=== Begin Enclosure ===

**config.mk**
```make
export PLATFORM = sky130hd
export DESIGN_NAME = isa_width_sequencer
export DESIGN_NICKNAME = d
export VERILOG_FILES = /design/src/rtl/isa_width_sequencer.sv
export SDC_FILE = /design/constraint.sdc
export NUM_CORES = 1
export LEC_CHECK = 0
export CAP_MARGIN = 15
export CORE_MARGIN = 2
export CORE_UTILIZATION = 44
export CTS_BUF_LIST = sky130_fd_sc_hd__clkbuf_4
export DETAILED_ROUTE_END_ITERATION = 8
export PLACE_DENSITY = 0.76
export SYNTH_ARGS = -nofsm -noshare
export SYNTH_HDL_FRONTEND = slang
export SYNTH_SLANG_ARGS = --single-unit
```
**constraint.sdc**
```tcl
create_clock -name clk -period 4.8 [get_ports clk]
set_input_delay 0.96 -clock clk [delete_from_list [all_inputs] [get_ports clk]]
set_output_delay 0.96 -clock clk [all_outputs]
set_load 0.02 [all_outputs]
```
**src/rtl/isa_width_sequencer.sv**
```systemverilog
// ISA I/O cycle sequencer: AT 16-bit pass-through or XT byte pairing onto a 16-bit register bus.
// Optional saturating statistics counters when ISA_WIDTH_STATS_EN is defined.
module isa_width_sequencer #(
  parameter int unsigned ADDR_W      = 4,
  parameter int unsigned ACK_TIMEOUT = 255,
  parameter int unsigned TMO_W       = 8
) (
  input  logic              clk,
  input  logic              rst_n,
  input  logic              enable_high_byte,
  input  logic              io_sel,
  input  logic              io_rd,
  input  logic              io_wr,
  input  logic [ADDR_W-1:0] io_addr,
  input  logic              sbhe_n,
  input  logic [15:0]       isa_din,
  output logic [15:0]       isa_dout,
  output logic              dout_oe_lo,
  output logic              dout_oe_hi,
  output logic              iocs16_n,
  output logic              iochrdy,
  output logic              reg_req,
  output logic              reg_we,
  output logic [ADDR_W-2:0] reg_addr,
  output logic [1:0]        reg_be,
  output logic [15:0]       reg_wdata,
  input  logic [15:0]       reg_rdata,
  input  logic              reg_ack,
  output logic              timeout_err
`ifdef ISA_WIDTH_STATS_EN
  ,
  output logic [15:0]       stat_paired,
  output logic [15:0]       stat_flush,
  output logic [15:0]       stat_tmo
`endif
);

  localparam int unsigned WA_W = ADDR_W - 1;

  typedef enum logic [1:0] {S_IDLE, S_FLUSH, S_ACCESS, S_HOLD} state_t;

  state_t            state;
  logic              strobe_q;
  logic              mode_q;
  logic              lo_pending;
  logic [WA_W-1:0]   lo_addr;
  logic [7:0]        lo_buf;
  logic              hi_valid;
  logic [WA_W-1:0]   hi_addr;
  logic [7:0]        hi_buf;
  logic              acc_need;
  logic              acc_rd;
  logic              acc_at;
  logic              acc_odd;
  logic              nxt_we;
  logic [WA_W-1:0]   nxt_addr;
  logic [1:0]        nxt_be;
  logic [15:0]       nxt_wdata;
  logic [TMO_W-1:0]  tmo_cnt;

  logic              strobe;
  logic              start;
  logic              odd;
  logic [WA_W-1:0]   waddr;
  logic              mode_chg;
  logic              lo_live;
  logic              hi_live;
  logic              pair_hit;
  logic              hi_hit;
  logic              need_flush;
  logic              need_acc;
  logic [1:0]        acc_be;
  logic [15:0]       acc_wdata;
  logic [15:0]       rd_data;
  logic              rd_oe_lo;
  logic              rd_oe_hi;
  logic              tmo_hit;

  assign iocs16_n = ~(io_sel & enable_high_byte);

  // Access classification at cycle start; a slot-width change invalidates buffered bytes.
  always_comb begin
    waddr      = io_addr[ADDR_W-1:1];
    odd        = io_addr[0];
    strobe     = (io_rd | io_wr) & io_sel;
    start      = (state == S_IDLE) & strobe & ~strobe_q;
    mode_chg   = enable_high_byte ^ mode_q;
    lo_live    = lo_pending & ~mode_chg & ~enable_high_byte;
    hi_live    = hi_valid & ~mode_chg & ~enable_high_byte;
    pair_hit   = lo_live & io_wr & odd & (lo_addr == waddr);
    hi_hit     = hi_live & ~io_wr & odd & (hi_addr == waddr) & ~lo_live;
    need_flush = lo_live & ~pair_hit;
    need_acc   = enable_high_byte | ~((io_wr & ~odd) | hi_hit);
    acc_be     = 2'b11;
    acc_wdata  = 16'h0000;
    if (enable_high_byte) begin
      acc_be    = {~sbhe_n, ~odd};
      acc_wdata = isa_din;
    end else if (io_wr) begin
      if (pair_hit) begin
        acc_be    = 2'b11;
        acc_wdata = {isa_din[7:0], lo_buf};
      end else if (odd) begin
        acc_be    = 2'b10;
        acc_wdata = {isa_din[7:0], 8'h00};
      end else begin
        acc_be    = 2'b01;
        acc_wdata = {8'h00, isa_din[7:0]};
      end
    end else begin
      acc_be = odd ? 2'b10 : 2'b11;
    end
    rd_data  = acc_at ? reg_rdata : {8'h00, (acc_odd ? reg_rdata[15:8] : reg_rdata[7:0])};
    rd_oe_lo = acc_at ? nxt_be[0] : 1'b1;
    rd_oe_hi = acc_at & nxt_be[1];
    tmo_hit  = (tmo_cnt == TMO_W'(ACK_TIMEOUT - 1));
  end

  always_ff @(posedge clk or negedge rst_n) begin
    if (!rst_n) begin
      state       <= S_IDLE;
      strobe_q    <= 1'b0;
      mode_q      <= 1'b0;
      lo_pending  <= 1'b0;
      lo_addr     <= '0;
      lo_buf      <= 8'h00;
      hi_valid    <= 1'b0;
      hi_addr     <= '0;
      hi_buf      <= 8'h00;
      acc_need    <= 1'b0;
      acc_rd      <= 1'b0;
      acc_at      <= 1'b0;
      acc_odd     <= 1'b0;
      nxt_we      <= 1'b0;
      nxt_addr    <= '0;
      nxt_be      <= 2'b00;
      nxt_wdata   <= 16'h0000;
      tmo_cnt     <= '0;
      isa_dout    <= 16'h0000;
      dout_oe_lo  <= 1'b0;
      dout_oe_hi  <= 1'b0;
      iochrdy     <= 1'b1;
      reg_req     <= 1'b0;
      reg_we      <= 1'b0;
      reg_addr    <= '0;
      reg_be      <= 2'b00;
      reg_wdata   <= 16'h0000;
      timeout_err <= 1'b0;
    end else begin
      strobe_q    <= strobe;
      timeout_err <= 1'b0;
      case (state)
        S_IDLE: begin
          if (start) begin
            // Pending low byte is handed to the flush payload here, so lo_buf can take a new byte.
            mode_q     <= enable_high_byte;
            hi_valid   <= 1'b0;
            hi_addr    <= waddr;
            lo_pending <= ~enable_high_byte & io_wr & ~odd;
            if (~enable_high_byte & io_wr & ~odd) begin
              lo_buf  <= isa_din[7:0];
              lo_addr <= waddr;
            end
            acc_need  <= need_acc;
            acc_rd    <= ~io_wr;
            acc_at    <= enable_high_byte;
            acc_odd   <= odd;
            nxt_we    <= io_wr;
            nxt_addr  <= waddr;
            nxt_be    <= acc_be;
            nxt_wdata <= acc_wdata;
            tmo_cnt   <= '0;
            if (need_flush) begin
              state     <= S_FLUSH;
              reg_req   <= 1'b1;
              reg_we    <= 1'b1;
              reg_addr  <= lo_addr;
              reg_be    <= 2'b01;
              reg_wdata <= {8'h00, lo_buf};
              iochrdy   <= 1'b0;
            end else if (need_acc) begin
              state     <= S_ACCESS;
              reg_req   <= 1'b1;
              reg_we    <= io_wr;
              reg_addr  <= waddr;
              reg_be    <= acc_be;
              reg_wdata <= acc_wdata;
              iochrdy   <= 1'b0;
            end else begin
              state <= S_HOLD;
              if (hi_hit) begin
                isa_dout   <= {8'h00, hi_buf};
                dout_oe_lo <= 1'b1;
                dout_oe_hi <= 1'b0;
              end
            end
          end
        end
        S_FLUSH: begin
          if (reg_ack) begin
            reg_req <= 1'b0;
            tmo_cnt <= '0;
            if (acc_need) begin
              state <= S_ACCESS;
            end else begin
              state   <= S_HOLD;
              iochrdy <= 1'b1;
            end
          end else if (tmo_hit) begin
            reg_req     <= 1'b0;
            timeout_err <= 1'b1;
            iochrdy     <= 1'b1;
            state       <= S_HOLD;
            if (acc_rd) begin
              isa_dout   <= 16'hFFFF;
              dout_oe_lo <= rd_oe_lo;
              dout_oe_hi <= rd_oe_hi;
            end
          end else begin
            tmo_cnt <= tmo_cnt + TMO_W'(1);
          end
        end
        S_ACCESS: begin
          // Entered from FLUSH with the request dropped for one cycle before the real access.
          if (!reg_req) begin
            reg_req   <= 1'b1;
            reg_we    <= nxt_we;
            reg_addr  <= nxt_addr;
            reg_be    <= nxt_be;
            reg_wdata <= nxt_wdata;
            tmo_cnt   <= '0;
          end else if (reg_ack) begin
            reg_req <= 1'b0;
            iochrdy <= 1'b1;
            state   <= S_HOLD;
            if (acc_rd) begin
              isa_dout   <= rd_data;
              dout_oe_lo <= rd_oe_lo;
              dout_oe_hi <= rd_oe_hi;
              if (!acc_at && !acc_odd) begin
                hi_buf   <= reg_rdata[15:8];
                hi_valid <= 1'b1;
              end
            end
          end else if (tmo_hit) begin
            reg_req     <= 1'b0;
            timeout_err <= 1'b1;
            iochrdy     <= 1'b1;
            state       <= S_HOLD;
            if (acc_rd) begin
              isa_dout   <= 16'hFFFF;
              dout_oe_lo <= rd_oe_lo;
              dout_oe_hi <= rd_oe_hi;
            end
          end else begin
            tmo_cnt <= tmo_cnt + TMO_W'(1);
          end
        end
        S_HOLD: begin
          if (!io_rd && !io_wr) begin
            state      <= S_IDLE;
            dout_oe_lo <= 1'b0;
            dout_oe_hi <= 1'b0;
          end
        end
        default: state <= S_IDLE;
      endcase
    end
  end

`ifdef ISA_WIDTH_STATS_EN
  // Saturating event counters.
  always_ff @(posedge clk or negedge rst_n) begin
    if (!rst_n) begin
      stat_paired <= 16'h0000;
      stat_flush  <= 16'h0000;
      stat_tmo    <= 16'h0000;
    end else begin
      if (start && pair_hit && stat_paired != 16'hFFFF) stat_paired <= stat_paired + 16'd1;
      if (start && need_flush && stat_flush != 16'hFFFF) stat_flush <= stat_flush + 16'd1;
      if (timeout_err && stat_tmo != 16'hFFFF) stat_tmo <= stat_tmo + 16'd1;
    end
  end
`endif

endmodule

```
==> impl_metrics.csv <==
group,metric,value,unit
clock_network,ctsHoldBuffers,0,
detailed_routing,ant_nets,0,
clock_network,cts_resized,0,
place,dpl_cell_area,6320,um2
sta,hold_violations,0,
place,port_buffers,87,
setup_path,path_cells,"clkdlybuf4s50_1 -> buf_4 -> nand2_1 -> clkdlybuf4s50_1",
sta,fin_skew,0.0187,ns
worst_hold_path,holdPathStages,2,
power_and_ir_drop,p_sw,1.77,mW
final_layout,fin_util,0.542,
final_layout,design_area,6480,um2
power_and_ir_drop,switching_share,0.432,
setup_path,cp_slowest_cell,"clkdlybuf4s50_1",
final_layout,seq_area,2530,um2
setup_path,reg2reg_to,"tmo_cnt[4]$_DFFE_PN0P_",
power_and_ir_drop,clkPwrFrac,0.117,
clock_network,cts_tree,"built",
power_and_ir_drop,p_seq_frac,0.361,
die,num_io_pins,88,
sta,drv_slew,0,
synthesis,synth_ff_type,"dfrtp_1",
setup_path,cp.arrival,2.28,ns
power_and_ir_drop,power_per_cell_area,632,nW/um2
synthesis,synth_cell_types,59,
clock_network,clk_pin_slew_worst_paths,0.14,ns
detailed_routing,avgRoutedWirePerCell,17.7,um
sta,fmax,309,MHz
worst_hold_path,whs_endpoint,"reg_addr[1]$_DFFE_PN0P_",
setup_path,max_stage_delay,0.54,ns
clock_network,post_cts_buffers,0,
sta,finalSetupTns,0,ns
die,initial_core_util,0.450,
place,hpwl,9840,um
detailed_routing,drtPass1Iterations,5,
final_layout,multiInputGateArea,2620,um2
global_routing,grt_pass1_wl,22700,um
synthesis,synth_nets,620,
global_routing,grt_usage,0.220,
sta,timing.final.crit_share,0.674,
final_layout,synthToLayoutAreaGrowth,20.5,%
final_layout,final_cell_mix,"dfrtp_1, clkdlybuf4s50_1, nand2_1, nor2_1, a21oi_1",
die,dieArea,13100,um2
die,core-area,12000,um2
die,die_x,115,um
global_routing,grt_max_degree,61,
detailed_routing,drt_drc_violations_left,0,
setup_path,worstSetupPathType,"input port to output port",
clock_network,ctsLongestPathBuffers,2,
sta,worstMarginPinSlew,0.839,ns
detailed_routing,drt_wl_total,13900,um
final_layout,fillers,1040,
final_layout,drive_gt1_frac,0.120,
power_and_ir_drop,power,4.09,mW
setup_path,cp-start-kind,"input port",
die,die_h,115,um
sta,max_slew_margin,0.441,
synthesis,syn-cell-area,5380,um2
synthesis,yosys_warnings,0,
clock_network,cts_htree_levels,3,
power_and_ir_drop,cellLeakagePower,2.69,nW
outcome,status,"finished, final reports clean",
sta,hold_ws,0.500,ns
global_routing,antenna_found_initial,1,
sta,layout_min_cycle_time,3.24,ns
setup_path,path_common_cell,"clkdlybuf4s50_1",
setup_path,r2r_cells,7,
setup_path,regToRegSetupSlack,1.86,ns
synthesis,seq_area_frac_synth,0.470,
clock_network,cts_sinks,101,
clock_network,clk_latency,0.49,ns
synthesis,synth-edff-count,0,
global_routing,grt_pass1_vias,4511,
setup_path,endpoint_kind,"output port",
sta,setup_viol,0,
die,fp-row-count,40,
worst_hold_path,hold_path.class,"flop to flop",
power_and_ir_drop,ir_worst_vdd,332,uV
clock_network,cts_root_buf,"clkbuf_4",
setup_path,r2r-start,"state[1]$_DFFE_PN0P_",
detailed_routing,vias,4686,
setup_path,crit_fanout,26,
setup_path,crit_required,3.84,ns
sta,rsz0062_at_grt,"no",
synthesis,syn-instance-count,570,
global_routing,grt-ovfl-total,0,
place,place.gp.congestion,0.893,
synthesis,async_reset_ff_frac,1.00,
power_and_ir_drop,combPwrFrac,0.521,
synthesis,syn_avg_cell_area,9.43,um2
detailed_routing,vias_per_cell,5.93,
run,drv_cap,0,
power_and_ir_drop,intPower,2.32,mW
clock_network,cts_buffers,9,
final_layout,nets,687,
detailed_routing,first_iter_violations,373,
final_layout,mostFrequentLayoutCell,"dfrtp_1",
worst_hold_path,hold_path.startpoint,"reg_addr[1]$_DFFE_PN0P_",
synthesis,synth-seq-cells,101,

=== End Enclosure ===

Please show the lines in the entries above that hold the string "parameter".

Result.
  parameter int unsigned ADDR_W      = 4,
  parameter int unsigned ACK_TIMEOUT = 255,
  parameter int unsigned TMO_W       = 8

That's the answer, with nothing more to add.